After his release he migrated to Najaf in order to coach people in educative and Quranic revolution. Sadly enough he could not stay more than ten years in Najaf where his activities for bringing about political Quranic revolution accelerated and finally was forced to leave for Lebanon where he stayed for five years and then proceeded to Mecca again and during two years' stay he continued to impart knowledge of Quranic interpretation and jurisprudence.

He was the second Shi'a scholar to impart knowledge in the "Masjidul - Haram" after Ayatullah Bahrul - Uloom. He occupied an eminent pulpit behind the "Maqam-e Ibrahim" where more than six hundred students from various Islamic countries attended his lectures. Although the education imparted by him did not last long, nevertheless he arranged peaceful debates with the Scholars of Mecca and Madina and convinced all of them by his strong Quranic arguments.
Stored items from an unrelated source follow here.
This is an optimization exercise on Yosys and OpenROAD, whose aim is small area, a short achievable clock period and few clock cycles per item, not a production implementation.
The RTL was checked by simulation tests, not by an equivalence proof against the original design.

===== flow/run.sh =====
#!/bin/bash
# synth_recipe.tcl (not shown) runs the flow's synth.tcl, then flattens the netlist and writes it again
# the make line also repeats each setting of config.mk as NAME=value (left out here)
make -C /OpenROAD-flow-scripts/flow DESIGN_CONFIG=/design/flow/config.mk WORK_HOME=/design/flow/orfs CLKGATE_MAP_FILE= SYNTH_SCRIPT=/design/flow/synth_recipe.tcl finish

===== flow/config.mk =====
export PLATFORM = sky130hd
export DESIGN_NAME = note_envelope_motor_drive
export DESIGN_NICKNAME = note_envelope_motor_drive
export VERILOG_FILES = /design/flow/design.v
export SDC_FILE = /design/flow/constraint.sdc
export NUM_CORES = 4
export LEC_CHECK = 0
export ABC_AREA = 1
export CAP_MARGIN = 20
export CORE_MARGIN = 2
export CORE_UTILIZATION = 55
export SETUP_SLACK_MARGIN = 4.5
export SLEW_MARGIN = 20

===== flow/constraint.sdc =====
create_clock -name core_clock -period 10.0 [get_ports {clk}]
set_input_delay 2.0000 -clock core_clock [delete_from_list [all_inputs] [get_ports {clk}]]
set_output_delay 2.0000 -clock core_clock [all_outputs]
set_load 0.01 [all_outputs]
From an optimization exercise on the open Yosys and OpenROAD flow, aimed at small area, a short achievable clock period and few clock cycles per item; shortcuts taken in it are not production practice. RTL that was checked went through simulation tests only; none was proved equivalent to the original. Power and IR drop assume default switching activity.

==> trial 7 <==
## sorted_deadline_alarm_queue
module sorted_deadline_alarm_queue #(
   parameter int QUEUE_DEPTH = QUEUE_DEPTH_DEF,
   parameter int TIME_WIDTH  = TIME_WIDTH_DEF
) (
   input  logic                  clock,
   input  logic                  reset,
   input  logic                  req_valid,
   output logic                  req_stall,
   input  sdaq_pkg::req_type     req_data,
   output logic                  rsp_valid,
   input  logic                  rsp_stall,
   output sdaq_pkg::rsp_type     rsp_data,
   input  logic                  psel,
   input  logic                  penable,
   input  logic                  pwrite,
   input  logic [CSR_ADDR_W-1:0] paddr,
   input  logic [CSR_DATA_W-1:0] pwdata,
   output logic [CSR_DATA_W-1:0] prdata,
   output logic                  pready
);
clock: 8.0 ns
lec_check: 0
cap_margin: 20
core_margin: 2
core_utilization: 55
cts_buf_list: sky130_fd_sc_hd__clkbuf_4 sky130_fd_sc_hd__clkbuf_8
setup_slack_margin: 4.8
slew_margin: 20
run.sh (not shown) runs the stock make flow with config.mk's settings and CLKGATE_MAP_FILE= SYNTH_SCRIPT=/design/flow/synth_recipe.tcl, a recipe that flattens the netlist after the stock synthesis.
==> inputs of build 29, as changes to trial 7 <==
--- a/flow/design.v
+++ b/flow/design.v
@@ -107,32 +107,32 @@
             g[j] = g[2*j+1] | (p[2*j+1] & g[2*j]);
             p[j] = p[2*j+1] & p[2*j];
          end
       end
       time_after = (a[TW-1] == b[TW-1]) ? g[0] : !(g[0] | p[0]);
    endfunction
    logic [TPU_W-1:0] tpu_ff;
-   logic             rd_tpu_ff;     
+   logic [TPU_W-1:0] prdata_ff;
    logic             pready_ff;
    logic             apb_access;
    assign apb_access = psel && penable;
    assign pready     = pready_ff;
-   assign prdata     = CSR_DATA_W'(rd_tpu_ff ? tpu_ff : '0);
+   assign prdata     = CSR_DATA_W'(prdata_ff);
    always_ff @(posedge clock) begin
       if (reset) begin
          tpu_ff    <= TPU_RESET;
          pready_ff <= 1'b0;
       end else begin
          pready_ff <= apb_access && !pready_ff;
          if (apb_access && pready_ff && pwrite &&
              (paddr[CSR_ADDR_W-1:2] == REG_TICKS_PER_UNIT)) begin
             tpu_ff <= pwdata[TPU_W-1:0];
          end
       end
-      rd_tpu_ff <= (paddr[CSR_ADDR_W-1:2] == REG_TICKS_PER_UNIT);
+      prdata_ff <= (paddr[CSR_ADDR_W-1:2] == REG_TICKS_PER_UNIT) ? tpu_ff : '0;
    end
    logic             adv;           
    logic             s1_v, sk_v;
    logic [REQ_W-1:0] s1_d, sk_d;
    logic             accept;
    logic [REQ_W-1:0] req_in;
    assign req_in    = {req_data.operation, req_data.waiter_id,
@@ -175,17 +175,19 @@
    function automatic logic [TW-1:0] add_fast(input logic [TW-1:0] a,
                                               input logic [TW-1:0] b);
       logic [TW-1:0] g, p, hp;
       g  = a & b;
       p  = a | b;
       hp = a ^ b;
       for (int l = 0; (1 << l) < TW; l++) begin
-         for (int i = TW - 1; i >= (1 << l); i--) begin
-            g[i] = g[i] | (p[i] & g[i - (1 << l)]);
-            p[i] = p[i] & p[i - (1 << l)];
+         for (int i = 0; i < TW; i++) begin
+            if (((i >> l) & 1) == 1) begin
+               g[i] = g[i] | (p[i] & g[((i >> l) << l) - 1]);
+               p[i] = p[i] & p[((i >> l) << l) - 1];
+            end
          end
       end
       add_fast = hp ^ {g[TW-2:0], 1'b0};
    endfunction
    logic [TW-1:0]     pp [TPU_W];
    logic [2*TW-1:0]   t0, t1, t2, u0, u1, v0, v1, w0, x0;
    always_comb begin
@@ -205,38 +207,34 @@
    logic              s2_op;
    logic [ID_W-1:0]   s2_id;
    logic [3*TW-1:0]   s2_rows;
    logic              s3_v;
    logic              s3_op;
    logic [ID_W-1:0]   s3_id;
    logic [TW-1:0]     s3_key;
-   logic [TW-1:0]     s3_nkey;        
-   logic [TW-1:0]     s2_key;
-   assign x0     = csa(s2_rows[TW-1:0], s2_rows[2*TW-1:TW], s2_rows[3*TW-1:2*TW]);
-   assign s2_key = add_fast(x0[TW-1:0], x0[2*TW-1:TW]);
    always_ff @(posedge clock) begin
       if (reset) begin
          s2_v <= 1'b0;
          s3_v <= 1'b0;
       end else if (adv) begin
          s2_v <= s1_v;
          s3_v <= s2_v;
       end
    end
    always_ff @(posedge clock) begin
       if (adv) begin
-         s2_op   <= s1_op;
-         s2_id   <= s1_id;
+         s2_op  <= s1_op;
+         s2_id  <= s1_id;
          s2_rows <= {v1[2*TW-1:TW], w0};
-         s3_op   <= s2_op;
-         s3_id   <= s2_id;
-         s3_key  <= s2_key;
-         s3_nkey <= ~s2_key;
+         s3_op  <= s2_op;
+         s3_id  <= s2_id;
+         s3_key <= add_fast(x0[TW-1:0], x0[2*TW-1:TW]);
       end
    end
+   assign x0 = csa(s2_rows[TW-1:0], s2_rows[2*TW-1:TW], s2_rows[3*TW-1:2*TW]);
    localparam int ENT_W = TW + ID_W;
    logic [ENT_W-1:0] ent [N];
    logic [TW-1:0]    e_dl [N];
    logic [ID_W-1:0]  e_id [N];
    logic [CNT_W-1:0] count_ff;
    logic             s4_v;
    logic             s4_op;
@@ -250,18 +248,17 @@
    logic [N-1:0] at_or_after;     
    logic [N-1:0] sel_hold, sel_left, sel_right, sel_new;
    logic         full, due0, due1;
    logic         out_ready, fire, do_ins, do_pop, s4_done;
    logic [RSP_W-1:0] res;
    always_comb begin
       for (int i = 0; i < N; i++) begin
-         raw_lat[i] = (i < N / 2) ? time_after(e_dl[i], s3_key)
-                                   : time_after(e_dl[i], ~s3_nkey);
+         raw_lat[i] = time_after(e_dl[i], s3_key);
       end
-      new_lat = time_after(s4_key, ~s3_nkey);
+      new_lat = time_after(s4_key, s3_key);
       at_or_after[0] = !v[0] || s4_lat[0];
       for (int i = 1; i < N; i++) begin
          at_or_after[i] = at_or_after[i-1] || !v[i] || s4_lat[i];
       end
    end
    assign full    = v[N-1];
    assign due0    = v[0] && !s4_lat[0];
@@ -335,25 +332,42 @@
                  | ({ENT_W{sel_left[i]}}  & left_ent)
                  | ({ENT_W{sel_right[i]}} & right_ent)
                  | ({ENT_W{sel_new[i]}}   & {s4_key, s4_id});
       end
       assign e_dl[i] = ent[i][ENT_W-1:ID_W];
       assign e_id[i] = ent[i][ID_W-1:0];
    end
-   logic             r_v;
-   logic [RSP_W-1:0] r_d;
-   assign out_ready = !r_v || !rsp_stall;
+   logic             r_v, k_v;
+   logic [RSP_W-1:0] r_d, k_d;
+   logic             take;
+   assign out_ready = !k_v;
+   assign take      = r_v && !rsp_stall;
    assign rsp_valid = r_v;
    assign rsp_data  = r_d;
    always_ff @(posedge clock) begin
       if (reset) begin
          r_v <= 1'b0;
-      end else if (out_ready) begin
-         r_v <= fire;
+         k_v <= 1'b0;
+      end else if (k_v) begin
+         if (take) begin
+            k_v <= 1'b0;
+         end
+      end else if (fire) begin
+         r_v <= 1'b1;
+         k_v <= r_v && !take;
+      end else if (take) begin
+         r_v <= 1'b0;
       end
    end
    always_ff @(posedge clock) begin
-      if (out_ready) begin
+      if (k_v) begin
+         if (take) begin
+            r_d <= k_d;
+         end
+      end else if (!r_v || take) begin
          r_d <= res;
       end
+      if (!k_v) begin
+         k_d <= res;
+      end
    end
 endmodule
==> flow/config.mk (replaced) <==
export PLATFORM = sky130hd
export DESIGN_NAME = sorted_deadline_alarm_queue
export DESIGN_NICKNAME = sorted_deadline_alarm_queue
export VERILOG_FILES = /design/flow/design.v
export SDC_FILE = /design/flow/constraint.sdc
export NUM_CORES = 4
export LEC_CHECK = 0
export ABC_CLOCK_PERIOD_IN_PS = 3000
export CAP_MARGIN = 20
export CORE_MARGIN = 2
export CORE_UTILIZATION = 40
export SETUP_SLACK_MARGIN = 4.8
export SLEW_MARGIN = 20
==> inputs of build 34, as changes to trial 7 <==
==> flow/config.mk (replaced) <==
export PLATFORM = sky130hd
export DESIGN_NAME = sorted_deadline_alarm_queue
export DESIGN_NICKNAME = sorted_deadline_alarm_queue
export VERILOG_FILES = /design/flow/design.v
export SDC_FILE = /design/flow/constraint.sdc
export NUM_CORES = 4
export LEC_CHECK = 0
export CAP_MARGIN = 20
export CORE_MARGIN = 2
export CORE_UTILIZATION = 50
export CTS_BUF_LIST = sky130_fd_sc_hd__clkbuf_4 sky130_fd_sc_hd__clkbuf_8
export SETUP_SLACK_MARGIN = 4.8
export SLEW_MARGIN = 20
==> inputs of build 5, as changes to trial 7 <==
--- a/flow/design.v
+++ b/flow/design.v
@@ -175,17 +175,19 @@
    function automatic logic [TW-1:0] add_fast(input logic [TW-1:0] a,
                                               input logic [TW-1:0] b);
       logic [TW-1:0] g, p, hp;
       g  = a & b;
       p  = a | b;
       hp = a ^ b;
       for (int l = 0; (1 << l) < TW; l++) begin
-         for (int i = TW - 1; i >= (1 << l); i--) begin
-            g[i] = g[i] | (p[i] & g[i - (1 << l)]);
-            p[i] = p[i] & p[i - (1 << l)];
+         for (int i = 0; i < TW; i++) begin
+            if (((i >> l) & 1) == 1) begin
+               g[i] = g[i] | (p[i] & g[((i >> l) << l) - 1]);
+               p[i] = p[i] & p[((i >> l) << l) - 1];
+            end
          end
       end
       add_fast = hp ^ {g[TW-2:0], 1'b0};
    endfunction
    logic [TW-1:0]     pp [TPU_W];
    logic [2*TW-1:0]   t0, t1, t2, u0, u1, v0, v1, w0, x0;
    always_comb begin
==> flow/config.mk (replaced) <==
export PLATFORM = sky130hd
export DESIGN_NAME = sorted_deadline_alarm_queue
export DESIGN_NICKNAME = sorted_deadline_alarm_queue
export VERILOG_FILES = /design/flow/design.v
export SDC_FILE = /design/flow/constraint.sdc
export NUM_CORES = 4
export LEC_CHECK = 0
export CAP_MARGIN = 10
export CORE_MARGIN = 2
export CORE_UTILIZATION = 55
export CTS_BUF_LIST = sky130_fd_sc_hd__clkbuf_4 sky130_fd_sc_hd__clkbuf_8
export SETUP_SLACK_MARGIN = 5.0
export SLEW_MARGIN = 10
==> summary.txt <==
min setup slack post-route=4570 ps; internal power=10.1 mW; Power Density=236 nW/um2; outcome=complete, no violations; Plain + repair buffers=520; Filler Cell Count=8136; Wirelength per Cell=23.9 um
The numbers above come from trial 7.
Source: an optimization exercise on an open RTL-to-GDS flow (aim: small area, a short achievable clock period and few clock cycles). Production flows keep margins and buffers that such runs may drop. Function was checked by simulation only, so behaviour that the tests miss may differ from the original. Power is estimated from default activity; no workload was simulated.

--- flow/config.mk ---
export PLATFORM = sky130hd
export DESIGN_NAME = sliding_window_event_assigner_core
export DESIGN_NICKNAME = sliding_window_event_assigner_core
export VERILOG_FILES = /design/flow/design.v
export SDC_FILE = /design/flow/constraint.sdc
export NUM_CORES = 4
export LEC_CHECK = 0
export CAP_MARGIN = 20
export CORE_MARGIN = 2
export CORE_UTILIZATION = 40
export SLEW_MARGIN = 20
--- flow/flow/run.sh ---
#!/bin/bash
set -euo pipefail
cd "$(dirname "$0")/.."
bash standard.sh SETUP_SLACK_MARGIN=6.8 "BUFFER_PORTS_ARGS=-buffer_cell sky130_fd_sc_hd__buf_1" finish > flow_standard.log 2>&1
--- flow/constraint.sdc ---
create_clock -name core_clock -period 10.0 [get_ports {clk}]
set_input_delay 2.0000 -clock core_clock [delete_from_list [all_inputs] [get_ports {clk}]]
set_output_delay 2.0000 -clock core_clock [all_outputs]
set_load 0.01 [all_outputs]
--- flow/design.v ---
`timescale 1ns / 1ps
package swea_pkg;
	localparam int TIME_W = 31;
	localparam int REF_W = 32;
	localparam int TAG_W = 31;
	localparam int RANK_CNT_W = 9;
	localparam int RANK_W = 8;
	localparam int MAX_WINDOWS_PER_EVENT = 32;
	localparam int ADDR_W = 4;
	localparam int DATA_W = 32;
	localparam logic [1:0] REG_SLIDE = 2'd0;
	localparam logic [1:0] REG_RANGE = 2'd1;
	localparam logic [1:0] REG_RANKS = 2'd2;
endpackage
`timescale 1ns / 1ps
module swea_div (
	input  logic [30:0] rem,      
	input  logic [1:0]  bits,     
	input  logic [30:0] d,        
	input  logic [32:0] d3,       
	output logic [30:0] rem_nxt,
	output logic [1:0]  digit,
	output logic [32:0] s1        
);
	logic [32:0] r4;
	logic [33:0] s1w;
	logic [33:0] s2;
	logic [33:0] s3;
	always_comb begin
		r4 = {rem, bits};
		s1w = {1'b0, r4} - {3'b0, d};
		s2 = {1'b0, r4} - {2'b0, d, 1'b0};
		s3 = {1'b0, r4} - {1'b0, d3};
		if (!s3[33]) begin
			digit = 2'd3;
			rem_nxt = s3[30:0];
		end else if (!s2[33]) begin
			digit = 2'd2;
			rem_nxt = s2[30:0];
		end else if (!s1w[33]) begin
			digit = 2'd1;
			rem_nxt = s1w[30:0];
		end else begin
			digit = 2'd0;
			rem_nxt = r4[30:0];
		end
	end
	assign s1 = s1w[32:0];
endmodule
Finally, he was arrested again and exiled from Mecca owing to his educative and political activities and returned to Beirut.

After his three months' stay in Beirut and 71 years of exile from Iran he returned to uphold the revolution and aid Ayatullah Khomeini in establishment of the Islamic Republic. A few months after triumph of Islamic Revolution, he arrived back in Qom for teaching Quran and Jurisprudence. His lectures were wholly based on the Quran, uninfluenced by view points of any scholar except in the case there is no contradiction with the Quran.

He has about 110 works on various subjects. His main Quranic work is an exegesis titled Tafsir Alforqan (in three volumes). Ayatullah Allama Tabataba'i.e., the most famous exegete of Quran wrote a commendation for it saying: "This exegesis is our glory and honour."

He also published critique books on the Bible such as Aqaidona (our beliefs), Al - Moqarinat, and Rasool - ul - Islam.

He was an authority in all fields of Islamic studies such as Exegesis, Jurisprudence, and Philosophy.

He issued 45 verdicts which are in contrast with popular opinions of Shi'as and Sunnis, (Most of his unique verdicts are collected in a book titled Tabsiratul - Fuqaha).

He finished teaching two terms of Jurisprudence with the centrality of Quran for the first time in Islamic Jurisprudence that its second term has lasted six years and the third term with the title of "A Comparative Study of Religions and Sects in the light of Quran & Sunna".

Also, a full course of Quranic jurisprudence in all subjects of Islamic jurisprudence has been recorded.

He made vigorous criticisms of the prevailing philosophy in the Islamic seminaries and beliefs that the main foundations of philosophy are inconsistent with the Quran and Sunna. Moreover, he challenged Western and Eastern philosophers in a book titled Talks between Monotheists and Materialists.